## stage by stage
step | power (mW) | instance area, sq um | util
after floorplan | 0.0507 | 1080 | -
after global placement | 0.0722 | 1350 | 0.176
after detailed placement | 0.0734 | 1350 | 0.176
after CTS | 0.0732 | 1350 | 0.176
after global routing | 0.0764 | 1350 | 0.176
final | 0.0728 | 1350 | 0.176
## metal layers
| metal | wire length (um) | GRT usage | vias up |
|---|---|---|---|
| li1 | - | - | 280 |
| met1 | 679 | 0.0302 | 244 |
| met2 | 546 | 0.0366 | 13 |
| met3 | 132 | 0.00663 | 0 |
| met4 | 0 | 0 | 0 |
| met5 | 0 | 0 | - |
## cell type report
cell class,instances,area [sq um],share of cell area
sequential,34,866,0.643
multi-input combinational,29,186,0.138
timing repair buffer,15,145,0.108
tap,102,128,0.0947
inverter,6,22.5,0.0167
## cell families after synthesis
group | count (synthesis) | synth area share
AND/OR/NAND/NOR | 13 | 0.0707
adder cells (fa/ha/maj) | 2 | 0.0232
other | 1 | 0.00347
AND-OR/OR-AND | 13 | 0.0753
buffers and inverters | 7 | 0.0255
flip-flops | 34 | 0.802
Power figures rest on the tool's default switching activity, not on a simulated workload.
**design/flow/config.mk**
```make
export PLATFORM = sky130hd
export DESIGN_NAME = pipeline_reg_for_dist
export DESIGN_NICKNAME = pipeline_reg_for_dist
export VERILOG_FILES = /design/flow/design.v
export SDC_FILE = /design/flow/constraint.sdc
export NUM_CORES = 4
export LEC_CHECK = 1
export CORE_UTILIZATION = 30
```
**design/flow/constraint.sdc**
```tcl
current_design pipeline_reg_for_dist

set clk_period 1.0
set clk_io_pct 0.2

create_clock -name clk0 -period $clk_period [get_ports {clk}]

set non_clock_inputs [all_inputs -no_clocks]
set_input_delay [expr $clk_period * $clk_io_pct] -clock clk0 $non_clock_inputs
set_output_delay [expr $clk_period * $clk_io_pct] -clock clk0 [all_outputs]
```
**design/flow/design.v**
```verilog
`timescale 1ns/1ps
module knn(
    output bit [1:0]        res,
    output bit              res_vld,
    input  bit [31:0]       train_data,
    input  bit [31:0]       test_data,
    input  bit [1:0]        label,
    input  bit [7:0]        index,
    input  bit              clk,
    input  bit              rst
);
    bit [8-1:0]   dist_in_1, dist_out_1;
    bit [8-1:0]   dist_in_2, dist_out_2;
    bit [8-1:0]   dist_in_3, dist_out_3;
    bit [8-1:0]   dist_in_4, dist_out_4;
    bit [1:0]   label_in_1, label_out_1;
    bit [1:0]   label_in_2, label_out_2;
    bit [1:0]   label_in_3, label_out_3;
    bit [1:0]   label_in_4, label_out_4;
    bit [7:0]   index_in_1, index_out_1;
    bit [7:0]   index_in_2, index_out_2;
    bit [7:0]   index_in_3, index_out_3;
    bit [7:0]   index_in_4, index_out_4;
    bit [8-1:0]   nn_dist_in_1, nn_dist_out_1;
    bit [8-1:0]   nn_dist_in_2, nn_dist_out_2;
    bit [8-1:0]   nn_dist_in_3, nn_dist_out_3;
    bit [8-1:0]   nn_dist_in_4, nn_dist_out_4;  
    bit [8-1:0]   nn_dist_in_5, nn_dist_out_5;  
    bit [1:0]   nn_label_in_1, nn_label_out_1, nn_label_1;
    bit [1:0]   nn_label_in_2, nn_label_out_2, nn_label_2;
    bit [1:0]   nn_label_in_3, nn_label_out_3, nn_label_3;
    bit [1:0]   nn_label_in_4, nn_label_out_4, nn_label_4;  
    bit [1:0]   nn_label_in_5, nn_label_out_5, nn_label_5;  
    bit [7:0]   nn_index_in_1, nn_index_out_1;
    bit [7:0]   nn_index_in_2, nn_index_out_2;
    bit [7:0]   nn_index_in_3, nn_index_out_3;
    bit [7:0]   nn_index_in_4, nn_index_out_4;  
    bit [7:0]   nn_index_in_5, nn_index_out_5;  
    bit [23:0]  train_data_pass_24;
    bit [15:0]  train_data_pass_16;
    bit [7:0]   train_data_pass_8;
    distance  distance_1(
        .dist_out(dist_in_1),
        .label_out(label_in_1),
        .index_out(index_in_1),
        .dist_in({(8){1'b0}}),
        .label_in(label),
        .index_in(index),
        .x(train_data[31:24]),   
        .y(test_data[31:24])    
    );
    pipeline_reg_for_dist #(24)  distance_reg_1(
        .dist_out(dist_out_1),
        .label_out(label_out_1),
        .index_out(index_out_1),
        .train_data_out(train_data_pass_24),
        .dist_in(dist_in_1),
        .label_in(label_in_1),
        .index_in(index_in_1),
        .train_data_in(train_data[23:0]),
        .clk(clk),
        .rst(rst)
    );
    distance  distance_2(
        .dist_out(dist_in_2),
        .label_out(label_in_2),
        .index_out(index_in_2),
        .dist_in(dist_out_1),
        .label_in(label_out_1),
        .index_in(index_out_1),
        .x(train_data_pass_24[23:16]),   
        .y(test_data[23:16])    
    );
    pipeline_reg_for_dist #(16)  distance_reg_2(
        .dist_out(dist_out_2),
        .label_out(label_out_2),
        .index_out(index_out_2),
        .train_data_out(train_data_pass_16),
        .dist_in(dist_in_2),
        .label_in(label_in_2),
        .index_in(index_in_2),
        .train_data_in(train_data_pass_24[15:0]),
        .clk(clk),
        .rst(rst)
    );
    distance  distance_3(
        .dist_out(dist_in_3),
        .label_out(label_in_3),
        .index_out(index_in_3),
        .dist_in(dist_out_2),
        .label_in(label_out_2),
        .index_in(index_out_2),
        .x(train_data_pass_16[15:8]),   
        .y(test_data[15:8])    
    );
    pipeline_reg_for_dist #(8)  distance_reg_3(
        .dist_out(dist_out_3),
        .label_out(label_out_3),
        .index_out(index_out_3),
        .train_data_out(train_data_pass_8),
        .dist_in(dist_in_3),
        .label_in(label_in_3),
        .index_in(index_in_3),
        .train_data_in(train_data_pass_16[7:0]),
        .clk(clk),
        .rst(rst)
    );
    distance  distance_4(
        .dist_out(dist_in_4),
        .label_out(label_in_4),
        .index_out(index_in_4),
        .dist_in(dist_out_3),
        .label_in(label_out_3),
        .index_in(index_out_3),
        .x(train_data_pass_8[7:0]),   
        .y(test_data[7:0])    
    );
    pipeline_reg_for_sort  distance_reg_4(
        .dist_out(dist_out_4),
        .label_out(label_out_4),
        .index_out(index_out_4),
        .dist_in(dist_in_4),
        .label_in(label_in_4),
        .index_in(index_in_4),
        .clk(clk),
        .rst(rst)
    );
    sort  sort_1(
        .dist_out(nn_dist_in_1),
        .label_out(nn_label_in_1),
        .index_out(nn_index_in_1),
        .label_nn(nn_label_1),
        .dist_in(dist_out_4),
        .label_in(label_out_4),
        .index_in(index_out_4),
        .clk(clk),
        .rst(rst)
    );
    pipeline_reg_for_sort  sort_reg_1(
        .dist_out(nn_dist_out_1),
        .label_out(nn_label_out_1),
        .index_out(nn_index_out_1),
        .dist_in(nn_dist_in_1),
        .label_in(nn_label_in_1),
        .index_in(nn_index_in_1),
        .clk(clk),
        .rst(rst)
    );
    sort  sort_2(
        .dist_out(nn_dist_in_2),
        .label_out(nn_label_in_2),
        .index_out(nn_index_in_2),
        .label_nn(nn_label_2),
        .dist_in(nn_dist_out_1),
        .label_in(nn_label_out_1),
        .index_in(nn_index_out_1),
        .clk(clk),
        .rst(rst)
    );
    pipeline_reg_for_sort  sort_reg_2(
        .dist_out(nn_dist_out_2),
        .label_out(nn_label_out_2),
        .index_out(nn_index_out_2),
        .dist_in(nn_dist_in_2),
        .label_in(nn_label_in_2),
        .index_in(nn_index_in_2),
        .clk(clk),
        .rst(rst)
    );
    sort  sort_3(
        .dist_out(nn_dist_in_3),
        .label_out(nn_label_in_3),
        .index_out(nn_index_in_3),
        .label_nn(nn_label_3),
        .dist_in(nn_dist_out_2),
        .label_in(nn_label_out_2),
        .index_in(nn_index_out_2),
        .clk(clk),
        .rst(rst)
    );
    pipeline_reg_for_sort  sort_reg_3(
        .dist_out(nn_dist_out_3),
        .label_out(nn_label_out_3),
        .index_out(nn_index_out_3),
        .dist_in(nn_dist_in_3),
        .label_in(nn_label_in_3),
        .index_in(nn_index_in_3),
        .clk(clk),
        .rst(rst)
    );
    sort  sort_4(
        .dist_out(nn_dist_in_4),
        .label_out(nn_label_in_4),
        .index_out(nn_index_in_4),
        .label_nn(nn_label_4),
        .dist_in(nn_dist_out_3),
        .label_in(nn_label_out_3),
        .index_in(nn_index_out_3),
        .clk(clk),
        .rst(rst)
    );
    pipeline_reg_for_sort  sort_reg_4(
        .dist_out(nn_dist_out_4),
        .label_out(nn_label_out_4),
        .index_out(nn_index_out_4),
        .dist_in(nn_dist_in_4),
        .label_in(nn_label_in_4),
        .index_in(nn_index_in_4),
        .clk(clk),
        .rst(rst)
    );
    sort  sort_5(
        .dist_out(nn_dist_in_5),
        .label_out(nn_label_in_5),
        .index_out(nn_index_in_5),
        .label_nn(nn_label_5),
        .dist_in(nn_dist_out_4),
        .label_in(nn_label_out_4),
        .index_in(nn_index_out_4),
        .clk(clk),
        .rst(rst)
    );
    pipeline_reg_for_sort  sort_reg_5(
        .dist_out(nn_dist_out_5),
        .label_out(nn_label_out_5),
        .index_out(nn_index_out_5),
        .dist_in(nn_dist_in_5),
        .label_in(nn_label_in_5),
        .index_in(nn_index_in_5),
        .clk(clk),
        .rst(rst)
    );
    vote  vote_i(
        .res(res),
        .label_nn1(nn_label_1),
        .label_nn2(nn_label_2),
        .label_nn3(nn_label_3),
        .label_nn4(nn_label_4),   
        .label_nn5(nn_label_5)    
    );
    assign  res_vld = (nn_label_5 != 0) & (nn_label_out_4 == 0);   
endmodule
module pipeline_reg_for_dist(
        dist_out,
        label_out,
        index_out,
        train_data_out,
        dist_in,
        label_in,
        index_in,
        train_data_in,
        clk,
        rst
);
    parameter   width_train_data_pass = 32;
    output bit [8-1:0]    dist_out;
    output bit [1:0]    label_out;
    output bit [7:0]    index_out;
    output bit [width_train_data_pass-1:0]  train_data_out;
    input  bit [8-1:0]    dist_in;
    input  bit [1:0]    label_in;
    input  bit [7:0]    index_in;
    input  bit [width_train_data_pass-1:0]  train_data_in;
    input  bit          clk;
    input  bit          rst;
    bit [8-1:0]   dist_dout;
    bit [1:0]   label_dout;
    bit [7:0]   index_dout;
    bit [width_train_data_pass-1:0] train_data_dout;
    always_ff @(posedge clk) begin
        if (rst)    dist_dout <= 0;
        else    dist_dout <= dist_in;
    end
    assign dist_out = dist_dout;
    always_ff @(posedge clk) begin
        if (rst)    label_dout <= 0;
        else    label_dout <= label_in;
    end
    assign label_out = label_dout;
    always_ff @(posedge clk) begin
        if (rst)    index_dout <= 0;
        else    index_dout <= index_in;
    end
    assign index_out = index_dout;
    always_ff @(posedge clk) begin
        if (rst)    train_data_dout <= 0;
        else    train_data_dout <= train_data_in;
    end
    assign train_data_out = train_data_dout;
endmodule
module pipeline_reg_for_sort(
    output bit [8-1:0]    dist_out,
    output bit [1:0]    label_out,
    output bit [7:0]    index_out,
    input  bit [8-1:0]    dist_in,
    input  bit [1:0]    label_in,
    input  bit [7:0]    index_in,
    input  bit          clk,
    input  bit          rst
);
    bit [8-1:0]   dist_dout;
    bit [1:0]   label_dout;
    bit [7:0]   index_dout;
    always_ff @(posedge clk) begin
        if (rst)    dist_dout <= 0;
        else    dist_dout <= dist_in;
    end
    assign dist_out = dist_dout;
    always_ff @(posedge clk) begin
        if (rst)    label_dout <= 0;
        else    label_dout <= label_in;
    end
    assign label_out = label_dout;
    always_ff @(posedge clk) begin
        if (rst)    index_dout <= 0;
        else    index_dout <= index_in;
    end
    assign index_out = index_dout;
endmodule
```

• • • • •

• **ABOUT THIS EXERCISE**:
Look through the material above for "share" and copy the lines that have it.

• **SOLUTION TO THIS TASK**:
cell class,instances,area [sq um],share of cell area
group | count (synthesis) | synth area share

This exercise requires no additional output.